### Your task
Which lines in the material below contain the word "import"? Copy each of them.

### Provided information
┌────────
## src/rtl/uart_imem_loader_pkg.sv

```systemverilog
// rtl/uart_imem_loader_pkg.sv - state encodings, ack bytes and address helper for the IMEM loader
package uart_imem_loader_pkg;

  typedef logic [2:0] state_t;

  localparam state_t S_IDLE   = 3'd0;
  localparam state_t S_CNT_LO = 3'd1;
  localparam state_t S_CNT_HI = 3'd2;
  localparam state_t S_DATA   = 3'd3;
  localparam state_t S_CSUM   = 3'd4;
  localparam state_t S_ACK    = 3'd5;

  localparam logic [7:0] ACK_BYTE          = 8'h06;
  localparam logic [7:0] NAK_BYTE          = 8'h15;
  localparam logic [7:0] SYNC_BYTE_DEFAULT = 8'hA5;

  function automatic logic [31:0] word_addr(input logic [31:0] base, input logic [15:0] idx);
    return base + {14'd0, idx, 2'b00};
  endfunction

endpackage

```

## src/rtl/uart_imem_loader_if.sv

```systemverilog
// rtl/uart_imem_loader_if.sv - rx byte stream, IMEM write bus and optional ack channel (LOADER_ACK_EN)
interface uart_imem_loader_if;
  logic [7:0]  rx_data;
  logic        rx_valid;
  logic        imem_we;
  logic [31:0] imem_addr;
  logic [31:0] imem_wd;
`ifdef LOADER_ACK_EN
  logic [7:0]  tx_data;
  logic        tx_valid;
  logic        tx_ready;
`endif

  modport master (
    input  rx_data, rx_valid,
    output imem_we, imem_addr, imem_wd
`ifdef LOADER_ACK_EN
    , output tx_data, tx_valid,
    input  tx_ready
`endif
  );

  modport slave (
    output rx_data, rx_valid,
    input  imem_we, imem_addr, imem_wd
`ifdef LOADER_ACK_EN
    , input tx_data, tx_valid,
    output tx_ready
`endif
  );
endinterface

```

## src/rtl/uart_imem_loader_timeout.sv

```systemverilog
// rtl/uart_imem_loader_timeout.sv - inter-byte silence counter with saturating expiry flag
module loader_timeout #(
  parameter int unsigned TIMEOUT_CYCLES = 1_000_000
) (
  input  logic CLK,
  input  logic RST_N,
  input  logic clr,
  input  logic en,
  output logic expired
);
  localparam int W = $clog2(TIMEOUT_CYCLES + 1);

  logic [W-1:0] count;

  assign expired = (count == W'(TIMEOUT_CYCLES));

  always_ff @(posedge CLK) begin
    if (!RST_N || clr) begin
      count <= '0;
    end else if (en && !expired) begin
      count <= count + W'(1);
    end
  end
endmodule

```

## src/rtl/uart_imem_loader.sv

```systemverilog
// rtl/uart_imem_loader.sv - framed UART program loader driving IMEM writes; LOADER_ACK_EN adds ack/nak byte
module uart_imem_loader
  import uart_imem_loader_pkg::*;
#(
  parameter int unsigned IMEM_WORDS     = 64,
  parameter logic [31:0] BASE_ADDR      = 32'h0,
  parameter logic [7:0]  SYNC_BYTE      = SYNC_BYTE_DEFAULT,
  parameter int unsigned TIMEOUT_CYCLES = 1_000_000
) (
  input  logic                 CLK,
  input  logic                 RST_N,
  uart_imem_loader_if.master   bus,
  output logic                 cpu_hold,
  output logic                 load_done,
  output logic                 load_err,
  output logic                 busy
);
  state_t      state;
  logic [15:0] cnt;
  logic [15:0] word_idx;
  logic [1:0]  byte_cnt;
  logic [23:0] word_buf;
  logic [7:0]  csum;
  logic        we_q;
  logic [31:0] addr_q;
  logic [31:0] wd_q;
  logic        to_en;
  logic        to_exp;
  logic        timed_out;
  logic [15:0] cnt_full;
  logic        bad_cnt;
  logic        finish;
  logic        good;

  assign busy          = (state != S_IDLE);
  assign bus.imem_we   = we_q;
  assign bus.imem_addr = addr_q;
  assign bus.imem_wd   = wd_q;

  // The ack wait is bounded by the host, not by the inter-byte timeout.
  assign to_en     = (state != S_IDLE) && (state != S_ACK);
  assign timed_out = to_en && to_exp && !bus.rx_valid;
  assign cnt_full  = {bus.rx_data, cnt[7:0]};
  assign bad_cnt   = (cnt_full == 16'd0) || (cnt_full > 16'(IMEM_WORDS));
  assign good      = (state == S_CSUM) && bus.rx_valid && (bus.rx_data == csum);
  assign finish    = timed_out
                   || ((state == S_CNT_HI) && bus.rx_valid && bad_cnt)
                   || ((state == S_CSUM) && bus.rx_valid);

  loader_timeout #(.TIMEOUT_CYCLES(TIMEOUT_CYCLES)) u_timeout (
    .CLK     (CLK),
    .RST_N   (RST_N),
    .clr     (bus.rx_valid || !to_en),
    .en      (to_en),
    .expired (to_exp)
  );

`ifdef LOADER_ACK_EN
  logic ack_good;
  assign bus.tx_valid = (state == S_ACK);
  assign bus.tx_data  = ack_good ? ACK_BYTE : NAK_BYTE;
  assign load_done    = (state == S_ACK) && bus.tx_ready && ack_good;
  assign load_err     = (state == S_ACK) && bus.tx_ready && !ack_good;
`else
  logic done_q;
  logic err_q;
  assign load_done = done_q;
  assign load_err  = err_q;
`endif

  always_ff @(posedge CLK) begin
    if (!RST_N) begin
      state    <= S_IDLE;
      cnt      <= '0;
      word_idx <= '0;
      byte_cnt <= '0;
      word_buf <= '0;
      csum     <= '0;
      we_q     <= 1'b0;
      addr_q   <= BASE_ADDR;
      wd_q     <= '0;
      cpu_hold <= 1'b0;
`ifdef LOADER_ACK_EN
      ack_good <= 1'b0;
`else
      done_q   <= 1'b0;
      err_q    <= 1'b0;
`endif
    end else begin
      we_q <= 1'b0;
`ifndef LOADER_ACK_EN
      done_q <= 1'b0;
      err_q  <= 1'b0;
`endif
      if (finish) begin
`ifdef LOADER_ACK_EN
        state    <= S_ACK;
        ack_good <= good;
`else
        state  <= S_IDLE;
        done_q <= good;
        err_q  <= !good;
        if (good) cpu_hold <= 1'b0;
`endif
      end else if (state == S_ACK) begin
`ifdef LOADER_ACK_EN
        if (bus.tx_ready) begin
          state <= S_IDLE;
          if (ack_good) cpu_hold <= 1'b0;
        end
`else
        state <= S_IDLE;
`endif
      end else if (bus.rx_valid) begin
        case (state)
          S_IDLE: begin
            if (bus.rx_data == SYNC_BYTE) begin
              cpu_hold <= 1'b1;
              csum     <= '0;
              word_idx <= '0;
              byte_cnt <= '0;
              state    <= S_CNT_LO;
            end
          end
          S_CNT_LO: begin
            cnt[7:0] <= bus.rx_data;
            state    <= S_CNT_HI;
          end
          S_CNT_HI: begin
            cnt[15:8] <= bus.rx_data;
            state     <= S_DATA;
          end
          S_DATA: begin
            csum <= csum ^ bus.rx_data;
            if (byte_cnt == 2'd3) begin
              we_q     <= 1'b1;
              addr_q   <= word_addr(BASE_ADDR, word_idx);
              wd_q     <= {bus.rx_data, word_buf};
              word_idx <= word_idx + 16'd1;
              byte_cnt <= '0;
              if (word_idx == cnt - 16'd1) state <= S_CSUM;
            end else begin
              word_buf[8*byte_cnt +: 8] <= bus.rx_data;
              byte_cnt <= byte_cnt + 2'd1;
            end
          end
          default: state <= S_IDLE;
        endcase
      end
    end
  end
endmodule
```

## src/flat_wrapper.sv

```systemverilog
// flat-port wrapper written by rule: the top's interface ports become plain ports
module uart_imem_loader_flat import uart_imem_loader_pkg::*;
#(
  parameter int unsigned IMEM_WORDS     = 64,
  parameter logic [31:0] BASE_ADDR      = 32'h0,
  parameter logic [7:0]  SYNC_BYTE      = SYNC_BYTE_DEFAULT,
  parameter int unsigned TIMEOUT_CYCLES = 1_000_000
)
  (CLK, RST_N, cpu_hold, load_done, load_err, busy, bus_rx_data, bus_rx_valid, bus_imem_we, bus_imem_addr, bus_imem_wd);
  uart_imem_loader_if bus_i ();
  input  logic CLK;
  input  logic RST_N;
  output logic cpu_hold;
  output logic load_done;
  output logic load_err;
  output logic busy;
  input wire logic [$bits(bus_i.rx_data)-1:0] bus_rx_data;
  input wire logic [$bits(bus_i.rx_valid)-1:0] bus_rx_valid;
  output wire logic [$bits(bus_i.imem_we)-1:0] bus_imem_we;
  output wire logic [$bits(bus_i.imem_addr)-1:0] bus_imem_addr;
  output wire logic [$bits(bus_i.imem_wd)-1:0] bus_imem_wd;
  assign bus_i.rx_data = bus_rx_data;
  assign bus_i.rx_valid = bus_rx_valid;
  assign bus_imem_we = bus_i.imem_we;
  assign bus_imem_addr = bus_i.imem_addr;
  assign bus_imem_wd = bus_i.imem_wd;
  uart_imem_loader #(.IMEM_WORDS(IMEM_WORDS), .BASE_ADDR(BASE_ADDR), .SYNC_BYTE(SYNC_BYTE), .TIMEOUT_CYCLES(TIMEOUT_CYCLES)) u_core (.CLK(CLK), .RST_N(RST_N), .bus(bus_i), .cpu_hold(cpu_hold), .load_done(load_done), .load_err(load_err), .busy(busy));
endmodule
```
└────────
### Response area
  import uart_imem_loader_pkg::*;
module uart_imem_loader_flat import uart_imem_loader_pkg::*;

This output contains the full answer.